Every Dakota request uses the same three headers:
HeaderRequiredDescription
X-API-KeyAll requestsYour API key
X-Idempotency-KeyAll POST requestsUUID to prevent duplicates
Content-TypeRequests with bodyapplication/json

Create a Customer

A Customer is the legal entity Dakota processes payments for — typically a business your app onboards. It’s a separate object from your internal user record because regulated money movement requires verified KYB, and Dakota attaches the review to this object once and reuses it forever. Until kyb_status is "active", no recipients, destinations, accounts, or transactions can be created for the Customer. Map one Customer per business entity, not per user session.
curl -X POST https://api.platform.dakota.xyz/customers \
  -H "X-API-Key: $DAKOTA_API_KEY" \
  -H "X-Idempotency-Key: $(uuidgen)" \
  -H "Content-Type: application/json" \
  -d '{
    "name": "Acme Corporation",
    "customer_type": "business",
    "external_id": "your_internal_id"
  }'
external_id is optional; set it to your internal user ID to simplify reconciliation later. Response:
{
  "id": "2LfTd6QQrUyPKwRR9qMMyk7CMHS",
  "kyb_links": [],
  "application_id": "2WGC9cKv9P4K8eGzqY6qJ3Xz7Qm",
  "application_url": "https://apply.dakota.com/applications/2WGC9cKv9P4K8eGzqY6qJ3Xz7Qm?token=kJ8xN3zQ9mL2pR5vY7wC1aF4dG6hK0sT8uW3nB5eM9",
  "application_expires_at": 1734567890000000000
}
Share application_url with the end user. They complete the hosted KYB form (business details, beneficial ownership, legal agreements).

Complete KYB

  • Production: Dakota’s compliance team reviews the application. Subscribe to the customer.kyb_status.updated webhook — the payload carries the new kyb_status, so no follow-up GET is needed. See Webhooks for payload shape and signature verification.
  • Sandbox: advance KYB manually with the simulation endpoint:
curl -X POST https://api.platform.sandbox.dakota.xyz/sandbox/simulate/onboarding \
  -H "X-API-Key: $DAKOTA_API_KEY" \
  -H "X-Idempotency-Key: $(uuidgen)" \
  -H "Content-Type: application/json" \
  -d '{
    "type": "kyb_approve",
    "applicant_id": "'"$APPLICANT_ID"'",
    "simulation_id": "sim_'$(uuidgen)'"
  }'
In sandbox, a single GET /customers/{id} after the simulate call is usually simpler than wiring up a webhook listener. Use polling as a reconciliation fallback in production if you miss a webhook (outage, 5xx on your receiver). Operations on non-approved customers return customer_not_approved.

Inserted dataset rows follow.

From an optimization exercise on the open Yosys and OpenROAD flow, aimed at small area and a short achievable clock period; shortcuts taken in it are not production practice.
Function was checked by simulation only, so behaviour that the tests miss may differ from the original.

==> pepper <==
## sht20_codec
module sht20_codec (
    input  wire        clk,
    input  wire        rst,         
    input  wire        in_valid,
    input  wire [2:0]  op,
    input  wire [7:0]  a,
    input  wire [7:0]  b,
    output reg         out_valid,
    output reg         err,
    output reg  [15:0] raw_masked,
    output reg  [31:0] val0,
    output reg  [31:0] val1,
    output reg  [7:0]  ureg_out,
    output wire        otp_dis,
    output wire        htr_en,
    output wire        eob,
    output reg         res_valid,
    output wire [1:0]  res
);
==> module sht_mulf, before the edit <==
module sht_mulf (
    input  wire [7:0]  e,
    input  wire [22:0] f,
    input  wire [29:0] y,        
    output wire [7:0]  eo,
    output wire [22:0] fo
);
    wire        top = ({1'b1, f} >= 24'd9320676);     
    wire [47:0] p;
    sht_mulr u_r (.m({1'b1, f}), .y(y), .top(top), .p(p));
    wire [23:0] m   = top ? p[47:24] : p[46:23];
    wire        g   = top ? p[23] : p[22];            
    wire        st  = top ? (|f[21:0]) : (|f[20:0]);
    wire        tie = ~g & ~st;
    assign fo = {m[22:1], m[0] & ~tie};
    assign eo = e + {7'd0, top};
endmodule
==> module sht20_codec, before the edit <==
module sht20_codec (
    input  wire        clk,
    input  wire        rst,         
    input  wire        in_valid,
    input  wire [2:0]  op,
    input  wire [7:0]  a,
    input  wire [7:0]  b,
    output reg         out_valid,
    output reg         err,
    output reg  [15:0] raw_masked,
    output reg  [31:0] val0,
    output reg  [31:0] val1,
    output reg  [7:0]  ureg_out,
    output wire        otp_dis,
    output wire        htr_en,
    output wire        eob,
    output reg         res_valid,
    output wire [1:0]  res
);
    assign otp_dis = ureg_out[1];
    assign htr_en  = ureg_out[2];
    assign eob     = ureg_out[6];
    assign res     = {ureg_out[7], ureg_out[0]};
    reg        r0_v;
    reg [2:0]  r0_op;
    reg [7:0]  r0_a, r0_b;
    always @(posedge clk) begin
        r0_v  <= in_valid & ~rst;
        r0_op <= op;
        r0_a  <= a;
        r0_b  <= b;
    end
    wire [13:0] n = {r0_a, r0_b[7:2]};
    wire        is_rh = (r0_op == 3'd1);
    wire        is_u  = (r0_op == 3'd2) | (r0_op == 3'd3) | (r0_op == 3'd4) | (r0_op == 3'd5);
    wire        is_e  = (r0_op == 3'd6) | (r0_op == 3'd7);
    wire [1:0]  cls   = {is_u | is_e, is_rh | is_e};
    reg [7:0] new_ureg;
    always @(*) begin
        case (r0_op)
            3'd3:    new_ureg = (r0_a & 8'h7E) | {r0_b[1], 6'b000000, r0_b[0]};
            3'd4:    new_ureg = (r0_a & 8'hFB) | {5'b00000, r0_b[0], 2'b00};
            3'd5:    new_ureg = (r0_a & 8'hBF) | {1'b0, r0_b[0], 6'b000000};
            default: new_ureg = r0_a;
        endcase
    end
    wire [37:0] q1;
    wire [21:0] h1;
    sht_mulq u_mulq (.n(n), .big(n >= 14'd11935), .q(q1));
    sht_mulh u_mulh (.n(n), .h(h1));
    reg         r1_v;
    reg  [1:0]  r1_c;
    reg  [13:0] r1_pay;                   
    reg  [37:0] r1_q;
    always @(posedge clk) begin
        r1_v   <= r0_v & ~rst;
        r1_c   <= cls;
        r1_pay <= is_u ? {6'd0, new_ureg} : n;
        r1_q   <= is_rh ? {h1, 16'd0} : q1;
    end
    wire [37:0] mag2;
    wire s2 = (r1_c == 2'd1) ? (r1_pay <= 14'd786) : (r1_pay <= 14'd4368);    
    sht_abs u_abs (.q(r1_q), .n(r1_pay), .rh(r1_c == 2'd1), .s(s2), .mag(mag2));
    wire [7:0]  e3;
    wire [22:0] f3;
    sht_norm u_norm (.mag(mag2), .e(e3), .f(f3));
    reg         r3_v;
    reg  [1:0]  r3_c;
    reg  [13:0] r3_pay;
    reg  [31:0] r3_val0;
    always @(posedge clk) begin
        r3_v    <= r1_v & ~rst;
        r3_c    <= r1_c;
        r3_pay  <= r1_pay;
        r3_val0 <= {s2, e3, f3};
    end
    wire [29:0] y4;
    sht_mul51 u_m51 (.m({1'b1, r3_val0[22:0]}), .y(y4));
    reg         r4_v;
    reg  [1:0]  r4_c;
    reg  [13:0] r4_pay;
    reg  [31:0] r4_val0;
    reg  [29:0] r4_y;
    always @(posedge clk) begin
        r4_v    <= r3_v & ~rst;
        r4_c   <= r3_c;
        r4_pay  <= r3_pay;
        r4_val0 <= r3_val0;
        r4_y    <= y4;
    end
    wire [7:0]  e5;
    wire [22:0] f5;
    sht_mulf u_mulf (.e(r4_val0[30:23]), .f(r4_val0[22:0]), .y(r4_y), .eo(e5), .fo(f5));
    wire [31:0] fahr;
    sht_addf u_addf (.sd(r4_val0[31]), .sf(r4_pay <= 14'd2710), .e(e5), .f(f5), .r(fahr));
    wire meas = ~r4_c[1];
    wire u5   = (r4_c == 2'd2);
    always @(posedge clk) begin
        out_valid  <= r4_v & ~rst;
        err        <= (r4_c == 2'd3);
        raw_masked <= meas ? {r4_pay, 2'b00} : 16'd0;
        val0       <= meas ? r4_val0 : 32'd0;
        val1       <= (r4_c == 2'd0) ? fahr : 32'd0;
        ureg_out   <= u5 ? r4_pay[7:0] : 8'd0;
        res_valid  <= u5;
    end
endmodule
==> flow/config.mk <==
export PLATFORM = sky130hd
export DESIGN_NAME = sht20_codec
export DESIGN_NICKNAME = sht20_codec
export VERILOG_FILES = /design/flow/design.v
export SDC_FILE = /design/flow/constraint.sdc
export NUM_CORES = 4
export LEC_CHECK = 0
export ABC_AREA = 1
export CAP_MARGIN = 20
export CORE_MARGIN = 2
export CORE_UTILIZATION = 65
export CTS_BUF_LIST = sky130_fd_sc_hd__clkbuf_8
export CTS_CLUSTER_DIAMETER = 60
export CTS_CLUSTER_SIZE = 20
export SLEW_MARGIN = 20
==> flow/constraint.sdc <==
create_clock -name core_clock -period 60.0 [get_ports {clk}]
set_input_delay 12.0000 -clock core_clock [delete_from_list [all_inputs] [get_ports {clk}]]
set_output_delay 12.0000 -clock core_clock [all_outputs]
set_load 0.01 [all_outputs]
standard.sh (not shown) runs the stock make flow with config.mk's settings and CLKGATE_MAP_FILE= SYNTH_SCRIPT=/design/flow/synth_recipe.tcl, a recipe that flattens the netlist after the stock synthesis.
==> flow/flow/run.sh <==
#!/bin/bash
# The standard layout (the standard.sh, unchanged synthesis and steps), except that
# the port buffers that global placement inserts on every input and output are plain
# sky130_fd_sc_hd__buf_2 cells instead of the resizer's default pick.
set -euo pipefail
export BUFFER_PORTS_ARGS="-buffer_cell sky130_fd_sc_hd__buf_2"
bash standard.sh > standard.log 2>&1
==> inputs of xenon, as changes to pepper <==
--- a/flow/design.v
+++ b/flow/design.v
@@ -47,3 +47,3 @@
     sht_mulr u_r (.m({1'b1, f}), .y(y), .top(top), .p(p));
-    wire [23:0] m   = top ? p[47:24] : p[46:23];
+    wire [23:0] m   = p[47] ? p[47:24] : p[46:23];
     wire        g   = top ? p[23] : p[22];            
@@ -52,3 +52,3 @@
     assign fo = {m[22:1], m[0] & ~tie};
-    assign eo = e + {7'd0, top};
+    assign eo = e + {7'd0, p[47]};
 endmodule
@@ -1129,13 +1129,27 @@
     sht_mulf u_mulf (.e(r4_val0[30:23]), .f(r4_val0[22:0]), .y(r4_y), .eo(e5), .fo(f5));
+    reg         r5_v;
+    reg  [1:0]  r5_c;
+    reg  [13:0] r5_pay;
+    reg  [31:0] r5_val0;
+    reg  [7:0]  r5_e;
+    reg  [22:0] r5_f;
+    always @(posedge clk) begin
+        r5_v    <= r4_v & ~rst;
+        r5_c   <= r4_c;
+        r5_pay  <= r4_pay;
+        r5_val0 <= r4_val0;
+        r5_e    <= e5;
+        r5_f    <= f5;
+    end
     wire [31:0] fahr;
-    sht_addf u_addf (.sd(r4_val0[31]), .sf(r4_pay <= 14'd2710), .e(e5), .f(f5), .r(fahr));
-    wire meas = ~r4_c[1];
-    wire u5   = (r4_c == 2'd2);
+    sht_addf u_addf (.sd(r5_val0[31]), .sf(r5_pay <= 14'd2710), .e(r5_e), .f(r5_f), .r(fahr));
+    wire meas = ~r5_c[1];
+    wire u5   = (r5_c == 2'd2);
     always @(posedge clk) begin
-        out_valid  <= r4_v & ~rst;
-        err        <= (r4_c == 2'd3);
-        raw_masked <= meas ? {r4_pay, 2'b00} : 16'd0;
-        val0       <= meas ? r4_val0 : 32'd0;
-        val1       <= (r4_c == 2'd0) ? fahr : 32'd0;
-        ureg_out   <= u5 ? r4_pay[7:0] : 8'd0;
+        out_valid  <= r5_v & ~rst;
+        err        <= (r5_c == 2'd3);
+        raw_masked <= meas ? {r5_pay, 2'b00} : 16'd0;
+        val0       <= meas ? r5_val0 : 32'd0;
+        val1       <= (r5_c == 2'd0) ? fahr : 32'd0;
+        ureg_out   <= u5 ? r5_pay[7:0] : 8'd0;
         res_valid  <= u5;
ABC_AREA = unset   (was 1)
==> impl_metrics.ini <==
[cells_and_area]
clockBufferCount = 30
nFillCells = 3195

[grt]
use_met2 = 0.565

[run_status]
status = no timing/DRC/antenna violations

[critical_path]
critPathCaptureType = primary output
the above is filed under xenon

==> impl_metrics.ini <==
[run_status]
status = no timing/DRC/antenna violations

[cells_and_area]
nFillCells = 2906
clockBufferCount = 28

[critical_path]
startpoint_type = flip-flop
critPathCaptureType = flip-flop

[power]
the above is filed under pepper

==> afterwards: timing with drivers on the ports <==
How much do the figures lean on ideal ports? The routed layouts below were timed once more, with nothing changed but the port constraints.
Step 1 sets driving cells, clkbuf_16 on the clock port and buf_2 on the other inputs (assumed; they add their load-dependent delay and slew).
Step 2, shift: input delay + t, output delay - t, t = (earliest + latest rising clock arrival at the registers) / 2. This alone moves slack from input paths to output paths.
Slacks: no drivers / after step 1 / after step 2; pairs: no drivers / after step 1.
run | t, ns | setup slack, ns | worst setup path after step 2 | worst register clock-pin slew, ns | cell pins on the clock port's net
pepper | 0.663 | 46.175 / 46.175 / 46.175 | register to register | 0.12 / 0.12 | 1
xenon | 0.691 | 46.871 / 46.818 / 47.509 | register to output | 0.12 / 0.12 | 1
After both steps every run listed still meets setup and hold.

Create a Recipient and Destination

Before money can move, you need a Recipient (the legal beneficiary of the funds — separate from the paying Customer because regulators report on beneficiaries) and a Destination (the concrete endpoint where funds land — a crypto address + network, or a bank account). One Customer can own many Recipients; one Recipient can own many Destinations across different networks and currencies.

Create a Recipient

curl -X POST https://api.platform.dakota.xyz/customers/$CUSTOMER_ID/recipients \
  -H "X-API-Key: $DAKOTA_API_KEY" \
  -H "X-Idempotency-Key: $(uuidgen)" \
  -H "Content-Type: application/json" \
  -d '{
    "name": "Treasury Operations",
    "recipient_type": "business",
    "address": {
      "street1": "123 Main St",
      "city": "San Francisco",
      "region": "CA",
      "postal_code": "94102",
      "country": "US"
    }
  }'
Response:
{
  "id": "2LfXk8NNpSwMHuRP8oKKwi5AKFQ"
}
Reuse the same Recipient for all Destinations belonging to the same counterparty.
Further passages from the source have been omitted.